━━ Exercise data
### src/rtl/lcd_cmd_host.sv
// Host side of the LCD controller link: image ROM server, command
// sequencer with busy handshake, and IRAM write-back capture.
module lcd_cmd_host #(
  parameter int CMD_DEPTH = 16,
  parameter int TIMEOUT   = 1023
) (
  input  logic        clk,
  input  logic        reset_n,
  input  logic        img_we,
  input  logic [5:0]  img_addr,
  input  logic [7:0]  img_data,
  input  logic [3:0]  prog_cmd,
  input  logic        prog_valid,
  output logic        prog_ready,
  input  logic        start,
  input  logic        IROM_rd,
  input  logic [5:0]  IROM_A,
  output logic [7:0]  IROM_Q,
  output logic [3:0]  cmd,
  output logic        cmd_valid,
  input  logic        busy,
  input  logic        IRAM_valid,
  input  logic [5:0]  IRAM_A,
  input  logic [7:0]  IRAM_D,
  input  logic        done,
  input  logic [5:0]  rd_addr,
  output logic [7:0]  rd_data,
  output logic [13:0] checksum,
  output logic [6:0]  wr_count,
  output logic        run_done,
  output logic [2:0]  err
);

  localparam int AW = $clog2(CMD_DEPTH);
  localparam int TW = $clog2(TIMEOUT + 1);

  localparam logic [2:0] S_IDLE  = 3'd0;
  localparam logic [2:0] S_LOAD  = 3'd1;
  localparam logic [2:0] S_ISSUE = 3'd2;
  localparam logic [2:0] S_GAP   = 3'd3;
  localparam logic [2:0] S_WBUSY = 3'd4;
  localparam logic [2:0] S_FIN   = 3'd5;

  logic [7:0]    rom_q  [64];
  logic [7:0]    ram_q  [64];
  logic [3:0]    fifo_q [CMD_DEPTH];

  logic [2:0]    st_q, st_d;
  logic [TW-1:0] tmr_q, tmr_d;
  logic [3:0]    cmd_q, cmd_d;
  logic          cv_q, cv_d;
  logic          wr_q, wr_d;
  logic [2:0]    err_q, err_d;
  logic [13:0]   sum_q, sum_d;
  logic [6:0]    cnt_q, cnt_d;
  logic [63:0]   bm_q, bm_d;
  logic [AW:0]   wp_q, wp_d;
  logic [AW:0]   rp_q, rp_d;

  logic          push;
  logic          empty;
  logic          full;
  logic          tout;
  logic          clr;
  logic [3:0]    head;

  assign empty = (wp_q == rp_q);
  assign full  = (wp_q[AW] != rp_q[AW]) &&
                 (wp_q[AW-1:0] == rp_q[AW-1:0]);
  assign head  = fifo_q[rp_q[AW-1:0]];
  assign tout  = (tmr_q == TW'(TIMEOUT - 1));

  assign prog_ready = !full && (st_q == S_IDLE);
  assign push       = prog_valid && prog_ready;

  assign IROM_Q    = IROM_rd ? rom_q[IROM_A] : 8'd0;
  assign rd_data   = ram_q[rd_addr];
  assign cmd       = cmd_q;
  assign cmd_valid = cv_q;
  assign err       = err_q;
  assign checksum  = sum_q;
  assign wr_count  = cnt_q;
  assign run_done  = (st_q == S_FIN);

  always_comb begin
    st_d  = st_q;
    cmd_d = cmd_q;
    cv_d  = 1'b0;
    wr_d  = wr_q;
    err_d = err_q;
    sum_d = sum_q;
    cnt_d = cnt_q;
    bm_d  = bm_q;
    rp_d  = rp_q;
    clr   = 1'b0;
    wp_d  = wp_q + {{AW{1'b0}}, push};

    if (IRAM_valid) begin
      sum_d = sum_q + 14'(IRAM_D);
      if (cnt_q != 7'd127) cnt_d = cnt_q + 7'd1;
      if (bm_q[IRAM_A]) err_d[1] = 1'b1;
      bm_d[IRAM_A] = 1'b1;
    end

    unique case (st_q)
      S_IDLE: begin
        if (start) clr = 1'b1;
      end
      S_LOAD: begin
        if (!busy) begin
          st_d = S_ISSUE;
        end else if (tout) begin
          err_d[0] = 1'b1;
          st_d     = S_FIN;
        end
      end
      S_ISSUE: begin
        if (empty) begin
          err_d[2] = 1'b1;
          st_d     = S_FIN;
        end else begin
          cmd_d = head;
          cv_d  = 1'b1;
          wr_d  = (head == 4'd0);
          rp_d  = rp_q + {{AW{1'b0}}, 1'b1};
          st_d  = S_GAP;
        end
      end
      // controller only raises busy one cycle after the strobe
      S_GAP: st_d = S_WBUSY;
      S_WBUSY: begin
        if (wr_q ? done : !busy) begin
          st_d = wr_q ? S_FIN : S_ISSUE;
        end else if (tout) begin
          err_d[0] = 1'b1;
          st_d     = S_FIN;
        end
      end
      S_FIN: begin
        rp_d = wp_q;
        if (start) clr = 1'b1;
      end
      default: st_d = S_IDLE;
    endcase

    if (clr) begin
      st_d  = S_LOAD;
      bm_d  = '0;
      sum_d = '0;
      cnt_d = '0;
      err_d = '0;
    end

    tmr_d = '0;
    if (st_d == st_q && (st_q == S_LOAD || st_q == S_WBUSY))
      tmr_d = tmr_q + TW'(1);
  end

  always_ff @(posedge clk or negedge reset_n) begin
    if (!reset_n) begin
      st_q  <= S_IDLE;
      tmr_q <= '0;
      cmd_q <= '0;
      cv_q  <= 1'b0;
      wr_q  <= 1'b0;
      err_q <= '0;
      sum_q <= '0;
      cnt_q <= '0;
      bm_q  <= '0;
      wp_q  <= '0;
      rp_q  <= '0;
    end else begin
      st_q  <= st_d;
      tmr_q <= tmr_d;
      cmd_q <= cmd_d;
      cv_q  <= cv_d;
      wr_q  <= wr_d;
      err_q <= err_d;
      sum_q <= sum_d;
      cnt_q <= cnt_d;
      bm_q  <= bm_d;
      wp_q  <= wp_d;
      rp_q  <= rp_d;
    end
  end

  always_ff @(posedge clk) begin
    if (img_we && st_q == S_IDLE) rom_q[img_addr] <= img_data;
    if (IRAM_valid) ram_q[IRAM_A] <= IRAM_D;
    if (push) fifo_q[wp_q[AW-1:0]] <= prog_cmd;
  end

endmodule
### config.mk
export PLATFORM = sky130hd
export DESIGN_NAME = lcd_cmd_host
export DESIGN_NICKNAME = d
export VERILOG_FILES = /design/src/rtl/lcd_cmd_host.sv
export SDC_FILE = /design/constraint.sdc
export NUM_CORES = 1
export LEC_CHECK = 0
export ABC_AREA = 0
export CAP_MARGIN = 10
export CORE_MARGIN = 4
export CORE_UTILIZATION = 30
export DETAILED_ROUTE_END_ITERATION = 10
export GPL_ROUTABILITY_DRIVEN = 0
export SYNTH_ARGS = -nofsm -noshare
export SYNTH_HDL_FRONTEND = slang
export SYNTH_SLANG_ARGS = --single-unit
### constraint.sdc
create_clock -name clk -period 4.3 [get_ports clk]
set_input_delay 0.43 -clock clk [delete_from_list [all_inputs] [get_ports clk]]
set_output_delay 0.43 -clock clk [all_outputs]
set_load 0.005 [all_outputs]
==> metrics.cfg <==
[status]
status = finished, final reports clean

[timing]
setup_ws_ps = 694
setup-tns-final_ps = 0
final.setup_skew_ps = 95.4
finalCritPeriodShare_pct = 83.9
finalSetupViolCount = 0
drv_slew = 0
fin_crit_ps = 3610
slew_headroom_pct = 21.7
hold_viol_final = 0
rsz0062_at_grt = false
tightest_slew_ps = 1170
fmax_mhz = 277

[finish]
layout.nets = 2768
syn2layout_area_growth_pct = 17.9
final_common_cell = edfxtp_1
layout-drive-gt1-share_pct = 26.0
finalNonFillerCells = 4860
final_cell_mix = edfxtp_1, nor2_1, mux4_2
stdcell_area_um2 = 56200

[critical_path]
endpoint_kind = output pin
cp.required_ps = 3870
slowest_stage = mux4_2
cp_top_family = buffers and inverters
cp.buffers_inverters = 3
path_cells = clkbuf_8, buf_4, mux4_2, mux4_2, a221o_1, clkdlybuf4s50_1
cp.arrival_ps = 3180
critPathMaxStageDelay_ps = 550
crit_path_max_fanout = 32
crit_path_start_kind = input pin
crit_path_frequent_cell = mux4_2
critPathKind = input pin to output pin

[yosys]
yosysTopAreaCellShare_pct = 68.6
syn_inst = 2417
yosysSeqAreaShare_pct = 74.7
synth_edf_count = 1088
ys_types = 59
async_reset_ff_share_pct = 9.71
syn_area_per_cell_um2 = 19.7
synth_area_um2 = 47600
ys_warn_count = 0
yosys_register_bits = 1205
synth_nets = 2485
yosys.area.top_type = edfxtp_1
ys_top_cells_by_area = edfxtp_1, mux4_2, dfrtp_1
ys.flop_type = edfxtp_1

[global_route]
overflow = 0
grt_max_degree = 100
grtUsageTotal_pct = 13.7
grt_pass1_vias = 24703
antenna_found_initial = 6
grt_first_pass_wirelength_um = 168000

[clock_network]
cts_tree = yes
cts_hold_buf = 1
ctsHtreeMaxLevel = 3
cts-root-buf = clkbuf_16
path_clk_slew_ps = 60
cts_buffer_depth = 3
insertion_delay_ps = 790
cts_resized = 0
cts_sinks = 1205
postCtsSetupBuffers = 0
numCtsBuffers = 120

[floorplan]
start_util_pct = 30.4
die_x_um = 406
rows = 145
ioPinCount = 100
dieHeight_um = 406
die_area_um2 = 165000
coreArea_um2 = 157000

[hold_path]
holdCritPathClass = input pin to flip-flop

[placed_design]
place_area_um2 = 52100
port_buffers = 99
pre_cts_ws_ps = 651
dp_hpwl_um = 70600
place_inst = 4634

[drt]
first_pass_iters = 7
ant_nets = 0
first_iter_violations = 2328
wirelength_um = 113000
drc = 0
via_per_inst = 4.91
vias = 23874
drt-wirelength-per-cell_um = 23.2

[power]
pwr_density_cell_nw_per_um2 = 473
cellLeakagePower_uw = 0.0183
ir_drop_mv = 0.382
power_uw = 26500

[flow_run]
cap_viol_max_count = 0

cell type report:
class	count	area (um^2)
diodes	3	7.51
clock buffers	137	3090
fillers	14460	101000
inverters	11	41.3
multi-input cells	1081	11400
repair buffers	281	2490
clock inverters	84	906
flip-flops and latches	1205	35600
well taps	2058	2570
synthesized netlist by cell type, drive strengths merged, types with 22 or more instances:
cell type,instances
nand2,54
mux4,315
a21oi,27
clkbuf,64
buf,56
nor2,331
dfrtp,117
a22oi,23
edfxtp,1088
o21ai,27
mux2i,49
nand3,22
cell families after synthesis:
| group | synth area share [%] |
|---|---|
| buffers and inverters | 1.27 |
| adder cells (fa/ha/maj) | 0.410 |
| AND/OR/NAND/NOR | 4.62 |
| XOR/XNOR | 0.552 |
| multiplexers | 16.3 |
| flip-flops | 74.7 |
| AO/OA/AOI/OAI | 2.15 |
stage by stage:
step / utilization [%] / hold slack (ps)
2_1_floorplan: - / 134
3_3_place_gp: 33.2 / 473
3_5_place_dp: 33.2 / 485
4_1_cts: 35.8 / 114
5_1_grt: 35.8 / 20.8
6_report: 35.8 / 62.4
registers in the layout, indices dropped and copies added (netlist names):
name / flops
bm_q: 64
checksum: 14
cmd: 4
cmd_valid: 1
err: 3
fifo_q: 64
ram_q: 512
rom_q: 512
rp_q: 5
st_q: 3
tmr_q: 10
wp_q: 5
wr_count: 7
wr_q: 1
layer usage:
layer	GRT usage, %	part of all wire [%]	vias to the layer above
li1	-	-	10354
met1	19.0	43	12598
met2	21.8	47	738
met3	2.99	6.6	182
met4	3.93	2.7	2
met5	0	0.012	-
where the power goes:
part	switching [uW]	internal [uW]
combinational	1560	1170
sequential	261	13100
clock	4590	5920
path summary, 6_finish.rpt:
check	startpoint	to	slack, ps	depth (start not counted)
hold / removal	img_data[6]	rom_q[47][6]	60	1
setup reg to reg	rp_q[0]	fifo_q[0][0]	1540	7
hold reg to reg	bm_q[48]	bm_q[48]	490	2
min in group asynchronous	reset_n	tmr_q[2]	350	2
setup / recovery	rd_addr[0]	rd_data[2]	690	6
max in group asynchronous	reset_n	checksum[13]	2930	3
No activity file was read; power rests on OpenSTA's default activity.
━━━━
§ Problem requirements:
Give the number of lines in the listing that hold the string "default", and supply nothing further.

§ Task answer:
2